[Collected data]
# # # # # # #
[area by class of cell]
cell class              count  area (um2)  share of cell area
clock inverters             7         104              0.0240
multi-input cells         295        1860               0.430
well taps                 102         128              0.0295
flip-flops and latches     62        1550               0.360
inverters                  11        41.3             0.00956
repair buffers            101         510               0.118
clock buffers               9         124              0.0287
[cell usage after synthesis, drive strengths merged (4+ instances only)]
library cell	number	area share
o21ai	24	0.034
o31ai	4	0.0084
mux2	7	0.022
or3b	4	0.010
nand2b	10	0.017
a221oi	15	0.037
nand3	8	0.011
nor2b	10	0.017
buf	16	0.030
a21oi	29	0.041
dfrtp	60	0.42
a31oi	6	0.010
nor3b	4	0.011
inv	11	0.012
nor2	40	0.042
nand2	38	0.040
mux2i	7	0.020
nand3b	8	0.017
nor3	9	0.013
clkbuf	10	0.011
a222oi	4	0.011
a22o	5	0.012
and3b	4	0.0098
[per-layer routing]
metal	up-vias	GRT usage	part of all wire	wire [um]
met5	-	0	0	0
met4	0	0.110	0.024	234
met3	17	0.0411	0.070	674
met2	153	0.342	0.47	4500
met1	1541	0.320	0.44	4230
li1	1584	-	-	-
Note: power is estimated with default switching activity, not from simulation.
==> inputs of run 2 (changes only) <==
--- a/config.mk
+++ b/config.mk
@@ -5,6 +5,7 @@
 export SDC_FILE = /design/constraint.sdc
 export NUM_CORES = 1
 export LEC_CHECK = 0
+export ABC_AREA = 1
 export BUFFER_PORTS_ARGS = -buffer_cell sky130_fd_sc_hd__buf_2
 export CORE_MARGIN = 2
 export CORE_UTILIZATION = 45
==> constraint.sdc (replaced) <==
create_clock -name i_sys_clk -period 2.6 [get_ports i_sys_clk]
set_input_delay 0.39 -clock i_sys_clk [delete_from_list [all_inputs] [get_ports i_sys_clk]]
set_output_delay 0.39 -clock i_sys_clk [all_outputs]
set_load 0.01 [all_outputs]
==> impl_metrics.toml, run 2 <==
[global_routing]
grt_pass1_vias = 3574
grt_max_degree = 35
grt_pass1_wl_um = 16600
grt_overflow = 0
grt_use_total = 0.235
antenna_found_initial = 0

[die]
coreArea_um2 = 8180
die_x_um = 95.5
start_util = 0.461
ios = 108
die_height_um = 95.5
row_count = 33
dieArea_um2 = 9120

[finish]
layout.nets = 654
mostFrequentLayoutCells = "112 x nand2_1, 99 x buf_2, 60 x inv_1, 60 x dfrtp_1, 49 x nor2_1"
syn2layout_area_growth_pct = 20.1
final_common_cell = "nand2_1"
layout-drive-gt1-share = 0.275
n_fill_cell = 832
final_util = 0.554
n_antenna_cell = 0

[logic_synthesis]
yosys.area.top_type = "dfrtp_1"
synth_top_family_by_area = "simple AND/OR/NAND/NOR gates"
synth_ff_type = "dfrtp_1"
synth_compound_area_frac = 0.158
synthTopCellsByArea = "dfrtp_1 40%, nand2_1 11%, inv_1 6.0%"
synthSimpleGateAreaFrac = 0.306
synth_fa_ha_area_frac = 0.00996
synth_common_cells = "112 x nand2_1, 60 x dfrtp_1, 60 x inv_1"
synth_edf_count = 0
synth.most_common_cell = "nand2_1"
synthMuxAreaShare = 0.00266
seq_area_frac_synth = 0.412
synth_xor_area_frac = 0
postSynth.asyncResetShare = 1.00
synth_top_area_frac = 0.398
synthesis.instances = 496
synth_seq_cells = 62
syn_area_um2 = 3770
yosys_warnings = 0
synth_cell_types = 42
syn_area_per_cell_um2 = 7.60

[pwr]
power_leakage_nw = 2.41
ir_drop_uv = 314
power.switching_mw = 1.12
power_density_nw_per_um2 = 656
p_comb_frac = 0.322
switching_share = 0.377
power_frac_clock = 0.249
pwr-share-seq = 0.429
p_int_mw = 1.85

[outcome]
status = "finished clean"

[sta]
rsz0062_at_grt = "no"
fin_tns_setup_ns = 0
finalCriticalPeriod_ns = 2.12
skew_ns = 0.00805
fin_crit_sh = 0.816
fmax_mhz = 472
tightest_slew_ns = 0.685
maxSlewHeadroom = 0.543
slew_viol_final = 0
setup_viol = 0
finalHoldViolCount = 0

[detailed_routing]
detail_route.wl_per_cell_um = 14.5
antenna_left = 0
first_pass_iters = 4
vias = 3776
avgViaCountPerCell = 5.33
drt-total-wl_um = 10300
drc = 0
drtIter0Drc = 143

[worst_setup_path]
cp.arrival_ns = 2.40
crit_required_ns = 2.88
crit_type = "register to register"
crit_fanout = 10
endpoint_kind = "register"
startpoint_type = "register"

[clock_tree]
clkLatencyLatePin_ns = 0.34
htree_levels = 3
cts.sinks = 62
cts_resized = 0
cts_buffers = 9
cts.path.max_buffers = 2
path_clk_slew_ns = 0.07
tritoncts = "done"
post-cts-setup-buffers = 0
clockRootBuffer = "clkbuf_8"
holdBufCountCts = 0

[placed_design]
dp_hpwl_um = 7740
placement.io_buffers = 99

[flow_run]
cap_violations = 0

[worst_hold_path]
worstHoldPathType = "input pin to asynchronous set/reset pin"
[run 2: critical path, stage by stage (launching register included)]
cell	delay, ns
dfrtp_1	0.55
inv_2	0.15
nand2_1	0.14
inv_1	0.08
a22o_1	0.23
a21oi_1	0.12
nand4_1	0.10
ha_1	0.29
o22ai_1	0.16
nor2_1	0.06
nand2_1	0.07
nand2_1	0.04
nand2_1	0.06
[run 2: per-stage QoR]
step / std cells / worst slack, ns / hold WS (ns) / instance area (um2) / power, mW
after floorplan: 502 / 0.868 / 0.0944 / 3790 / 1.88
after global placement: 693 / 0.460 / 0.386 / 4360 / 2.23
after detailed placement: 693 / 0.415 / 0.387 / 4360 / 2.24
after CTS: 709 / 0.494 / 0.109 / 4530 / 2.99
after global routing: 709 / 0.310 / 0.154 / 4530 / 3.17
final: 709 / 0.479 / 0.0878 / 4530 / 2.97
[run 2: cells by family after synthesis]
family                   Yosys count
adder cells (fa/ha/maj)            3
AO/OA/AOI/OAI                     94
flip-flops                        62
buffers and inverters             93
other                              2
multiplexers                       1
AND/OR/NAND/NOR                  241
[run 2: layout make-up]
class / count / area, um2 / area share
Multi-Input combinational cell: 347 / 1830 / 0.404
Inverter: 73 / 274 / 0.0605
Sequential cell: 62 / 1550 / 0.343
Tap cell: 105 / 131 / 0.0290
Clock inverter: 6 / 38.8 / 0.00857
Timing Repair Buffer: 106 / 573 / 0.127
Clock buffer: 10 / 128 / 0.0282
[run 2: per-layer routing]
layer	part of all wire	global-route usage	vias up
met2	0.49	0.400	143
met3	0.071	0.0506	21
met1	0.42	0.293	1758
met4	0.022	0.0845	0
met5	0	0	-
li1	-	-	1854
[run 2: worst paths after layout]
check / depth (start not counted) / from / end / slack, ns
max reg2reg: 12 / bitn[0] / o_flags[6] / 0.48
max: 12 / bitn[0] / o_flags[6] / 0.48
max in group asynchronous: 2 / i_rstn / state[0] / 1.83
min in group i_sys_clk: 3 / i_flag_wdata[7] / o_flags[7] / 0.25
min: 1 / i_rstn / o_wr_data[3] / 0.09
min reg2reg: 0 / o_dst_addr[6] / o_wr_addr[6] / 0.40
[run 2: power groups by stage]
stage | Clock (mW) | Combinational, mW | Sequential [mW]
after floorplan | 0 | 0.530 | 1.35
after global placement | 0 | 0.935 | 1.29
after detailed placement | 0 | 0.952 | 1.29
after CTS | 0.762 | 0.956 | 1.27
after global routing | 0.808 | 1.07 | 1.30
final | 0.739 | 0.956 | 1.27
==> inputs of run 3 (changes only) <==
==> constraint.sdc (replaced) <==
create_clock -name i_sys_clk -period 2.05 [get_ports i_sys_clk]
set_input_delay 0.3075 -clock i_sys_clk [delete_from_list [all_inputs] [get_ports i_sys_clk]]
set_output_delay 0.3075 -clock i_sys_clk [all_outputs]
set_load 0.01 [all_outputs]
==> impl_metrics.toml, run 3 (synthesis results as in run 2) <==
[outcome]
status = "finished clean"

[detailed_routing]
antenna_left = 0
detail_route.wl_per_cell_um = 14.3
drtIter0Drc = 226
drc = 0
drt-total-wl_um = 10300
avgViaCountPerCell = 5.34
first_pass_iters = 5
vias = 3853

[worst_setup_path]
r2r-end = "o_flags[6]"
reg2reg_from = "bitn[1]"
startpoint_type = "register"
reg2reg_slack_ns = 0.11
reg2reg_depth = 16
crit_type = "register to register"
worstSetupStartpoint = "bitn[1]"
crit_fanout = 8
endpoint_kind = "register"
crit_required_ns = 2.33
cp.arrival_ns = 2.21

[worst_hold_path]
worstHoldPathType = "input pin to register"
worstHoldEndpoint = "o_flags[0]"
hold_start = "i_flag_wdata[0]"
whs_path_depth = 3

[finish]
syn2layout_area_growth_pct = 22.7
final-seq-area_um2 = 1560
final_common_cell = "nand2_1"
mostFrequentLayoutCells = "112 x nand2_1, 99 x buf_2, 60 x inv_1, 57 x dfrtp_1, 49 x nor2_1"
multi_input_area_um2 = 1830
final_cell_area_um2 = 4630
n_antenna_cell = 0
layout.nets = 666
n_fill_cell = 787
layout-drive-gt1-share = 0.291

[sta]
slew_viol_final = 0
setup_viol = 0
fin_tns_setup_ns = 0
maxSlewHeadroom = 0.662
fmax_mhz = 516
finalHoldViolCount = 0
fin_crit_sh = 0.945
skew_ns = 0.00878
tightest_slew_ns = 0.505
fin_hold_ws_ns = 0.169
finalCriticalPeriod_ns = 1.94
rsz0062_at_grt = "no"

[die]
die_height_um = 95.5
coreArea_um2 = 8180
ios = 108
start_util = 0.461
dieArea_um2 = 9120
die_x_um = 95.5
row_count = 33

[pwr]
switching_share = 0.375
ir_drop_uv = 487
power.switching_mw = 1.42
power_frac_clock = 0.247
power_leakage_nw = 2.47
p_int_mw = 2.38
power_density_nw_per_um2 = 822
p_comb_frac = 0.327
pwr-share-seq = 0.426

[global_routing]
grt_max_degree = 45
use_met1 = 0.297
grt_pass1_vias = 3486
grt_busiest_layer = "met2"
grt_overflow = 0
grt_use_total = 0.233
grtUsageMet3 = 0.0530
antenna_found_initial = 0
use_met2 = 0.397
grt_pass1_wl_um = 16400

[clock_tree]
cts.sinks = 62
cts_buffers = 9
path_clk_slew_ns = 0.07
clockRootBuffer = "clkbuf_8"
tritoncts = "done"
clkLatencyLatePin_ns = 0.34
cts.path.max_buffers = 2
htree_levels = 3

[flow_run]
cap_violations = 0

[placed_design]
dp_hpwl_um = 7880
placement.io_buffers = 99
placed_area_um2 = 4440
# # # # # # #
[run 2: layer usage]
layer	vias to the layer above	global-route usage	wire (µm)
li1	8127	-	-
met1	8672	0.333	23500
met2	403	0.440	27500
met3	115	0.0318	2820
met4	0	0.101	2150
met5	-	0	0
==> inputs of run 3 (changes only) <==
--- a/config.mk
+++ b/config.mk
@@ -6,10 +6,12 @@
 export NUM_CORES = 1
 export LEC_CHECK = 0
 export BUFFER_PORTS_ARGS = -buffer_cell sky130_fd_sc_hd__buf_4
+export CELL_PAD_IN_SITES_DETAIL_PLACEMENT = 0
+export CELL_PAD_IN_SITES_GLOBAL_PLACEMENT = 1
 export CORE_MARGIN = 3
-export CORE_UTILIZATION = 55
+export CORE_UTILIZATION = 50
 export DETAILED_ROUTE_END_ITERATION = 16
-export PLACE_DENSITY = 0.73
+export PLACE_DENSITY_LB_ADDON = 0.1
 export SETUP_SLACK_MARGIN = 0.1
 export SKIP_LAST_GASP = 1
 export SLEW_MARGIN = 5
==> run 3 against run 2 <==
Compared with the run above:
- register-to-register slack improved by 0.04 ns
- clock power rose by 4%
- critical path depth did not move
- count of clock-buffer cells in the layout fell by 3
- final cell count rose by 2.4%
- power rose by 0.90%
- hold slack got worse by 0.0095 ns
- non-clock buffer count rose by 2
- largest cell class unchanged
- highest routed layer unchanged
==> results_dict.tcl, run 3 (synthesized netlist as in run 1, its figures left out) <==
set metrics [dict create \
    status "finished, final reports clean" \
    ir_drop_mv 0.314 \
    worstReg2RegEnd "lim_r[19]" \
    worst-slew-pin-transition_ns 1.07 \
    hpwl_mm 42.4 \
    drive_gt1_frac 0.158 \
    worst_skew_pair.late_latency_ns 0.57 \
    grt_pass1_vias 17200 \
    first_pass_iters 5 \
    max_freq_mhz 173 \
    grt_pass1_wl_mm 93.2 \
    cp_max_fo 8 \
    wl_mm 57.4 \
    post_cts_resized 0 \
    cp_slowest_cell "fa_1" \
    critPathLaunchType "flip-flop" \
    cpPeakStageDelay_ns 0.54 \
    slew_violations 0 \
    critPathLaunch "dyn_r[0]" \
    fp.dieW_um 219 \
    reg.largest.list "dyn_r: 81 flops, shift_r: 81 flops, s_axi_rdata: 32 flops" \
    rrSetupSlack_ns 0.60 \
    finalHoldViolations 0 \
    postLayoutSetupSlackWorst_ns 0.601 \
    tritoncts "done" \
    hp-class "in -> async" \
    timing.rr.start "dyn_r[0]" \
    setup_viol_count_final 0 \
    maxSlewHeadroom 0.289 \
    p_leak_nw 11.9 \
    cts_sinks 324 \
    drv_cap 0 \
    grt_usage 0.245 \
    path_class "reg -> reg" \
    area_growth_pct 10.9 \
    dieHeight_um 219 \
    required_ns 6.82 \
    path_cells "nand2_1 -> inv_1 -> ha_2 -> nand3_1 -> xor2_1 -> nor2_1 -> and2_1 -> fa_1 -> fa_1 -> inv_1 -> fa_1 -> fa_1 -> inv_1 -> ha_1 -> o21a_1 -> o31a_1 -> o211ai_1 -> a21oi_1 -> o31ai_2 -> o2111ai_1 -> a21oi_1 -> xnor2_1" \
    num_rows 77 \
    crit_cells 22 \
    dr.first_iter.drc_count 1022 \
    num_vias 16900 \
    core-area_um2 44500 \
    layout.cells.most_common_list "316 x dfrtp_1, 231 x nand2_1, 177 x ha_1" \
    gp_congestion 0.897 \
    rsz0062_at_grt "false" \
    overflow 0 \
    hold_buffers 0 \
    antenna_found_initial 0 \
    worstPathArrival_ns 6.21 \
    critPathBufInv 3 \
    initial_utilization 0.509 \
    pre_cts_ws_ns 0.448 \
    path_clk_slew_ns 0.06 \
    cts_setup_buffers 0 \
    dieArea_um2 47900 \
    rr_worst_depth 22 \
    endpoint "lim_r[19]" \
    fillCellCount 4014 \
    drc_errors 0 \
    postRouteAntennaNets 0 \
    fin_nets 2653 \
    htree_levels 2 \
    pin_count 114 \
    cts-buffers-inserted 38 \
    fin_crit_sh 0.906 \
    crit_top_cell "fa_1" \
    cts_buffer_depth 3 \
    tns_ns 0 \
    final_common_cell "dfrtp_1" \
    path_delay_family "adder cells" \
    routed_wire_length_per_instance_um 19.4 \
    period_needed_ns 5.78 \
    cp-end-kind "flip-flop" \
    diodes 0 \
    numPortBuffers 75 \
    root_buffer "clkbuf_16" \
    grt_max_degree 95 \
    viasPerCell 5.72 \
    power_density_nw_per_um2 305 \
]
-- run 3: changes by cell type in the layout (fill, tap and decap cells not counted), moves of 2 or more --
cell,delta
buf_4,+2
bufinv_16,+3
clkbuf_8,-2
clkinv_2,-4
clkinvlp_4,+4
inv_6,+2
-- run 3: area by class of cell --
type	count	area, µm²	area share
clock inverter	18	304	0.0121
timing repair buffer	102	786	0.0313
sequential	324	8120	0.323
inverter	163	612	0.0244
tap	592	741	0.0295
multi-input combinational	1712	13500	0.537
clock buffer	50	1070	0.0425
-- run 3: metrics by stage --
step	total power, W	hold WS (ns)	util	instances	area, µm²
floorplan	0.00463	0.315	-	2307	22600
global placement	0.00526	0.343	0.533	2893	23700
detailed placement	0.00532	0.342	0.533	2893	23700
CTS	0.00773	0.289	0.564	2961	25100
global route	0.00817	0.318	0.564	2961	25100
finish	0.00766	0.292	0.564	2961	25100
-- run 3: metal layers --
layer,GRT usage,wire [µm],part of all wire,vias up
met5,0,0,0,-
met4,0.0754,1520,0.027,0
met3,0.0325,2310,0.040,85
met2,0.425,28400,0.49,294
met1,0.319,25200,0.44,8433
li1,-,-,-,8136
# # # # # # #
* _TASK DIRECTIONS_
Starting at the line above that contains "[area by class of cell]", repeat each line exactly up to and including the line that contains "syn2layout_area_growth_pct = 20.1", and stop there.

* _RESULT OF THIS TASK_
[area by class of cell]
cell class              count  area (um2)  share of cell area
clock inverters             7         104              0.0240
multi-input cells         295        1860               0.430
well taps                 102         128              0.0295
flip-flops and latches     62        1550               0.360
inverters                  11        41.3             0.00956
repair buffers            101         510               0.118
clock buffers               9         124              0.0287
[cell usage after synthesis, drive strengths merged (4+ instances only)]
library cell	number	area share
o21ai	24	0.034
o31ai	4	0.0084
mux2	7	0.022
or3b	4	0.010
nand2b	10	0.017
a221oi	15	0.037
nand3	8	0.011
nor2b	10	0.017
buf	16	0.030
a21oi	29	0.041
dfrtp	60	0.42
a31oi	6	0.010
nor3b	4	0.011
inv	11	0.012
nor2	40	0.042
nand2	38	0.040
mux2i	7	0.020
nand3b	8	0.017
nor3	9	0.013
clkbuf	10	0.011
a222oi	4	0.011
a22o	5	0.012
and3b	4	0.0098
[per-layer routing]
metal	up-vias	GRT usage	part of all wire	wire [um]
met5	-	0	0	0
met4	0	0.110	0.024	234
met3	17	0.0411	0.070	674
met2	153	0.342	0.47	4500
met1	1541	0.320	0.44	4230
li1	1584	-	-	-
Note: power is estimated with default switching activity, not from simulation.
==> inputs of run 2 (changes only) <==
--- a/config.mk
+++ b/config.mk
@@ -5,6 +5,7 @@
 export SDC_FILE = /design/constraint.sdc
 export NUM_CORES = 1
 export LEC_CHECK = 0
+export ABC_AREA = 1
 export BUFFER_PORTS_ARGS = -buffer_cell sky130_fd_sc_hd__buf_2
 export CORE_MARGIN = 2
 export CORE_UTILIZATION = 45
==> constraint.sdc (replaced) <==
create_clock -name i_sys_clk -period 2.6 [get_ports i_sys_clk]
set_input_delay 0.39 -clock i_sys_clk [delete_from_list [all_inputs] [get_ports i_sys_clk]]
set_output_delay 0.39 -clock i_sys_clk [all_outputs]
set_load 0.01 [all_outputs]
==> impl_metrics.toml, run 2 <==
[global_routing]
grt_pass1_vias = 3574
grt_max_degree = 35
grt_pass1_wl_um = 16600
grt_overflow = 0
grt_use_total = 0.235
antenna_found_initial = 0

[die]
coreArea_um2 = 8180
die_x_um = 95.5
start_util = 0.461
ios = 108
die_height_um = 95.5
row_count = 33
dieArea_um2 = 9120

[finish]
layout.nets = 654
mostFrequentLayoutCells = "112 x nand2_1, 99 x buf_2, 60 x inv_1, 60 x dfrtp_1, 49 x nor2_1"
syn2layout_area_growth_pct = 20.1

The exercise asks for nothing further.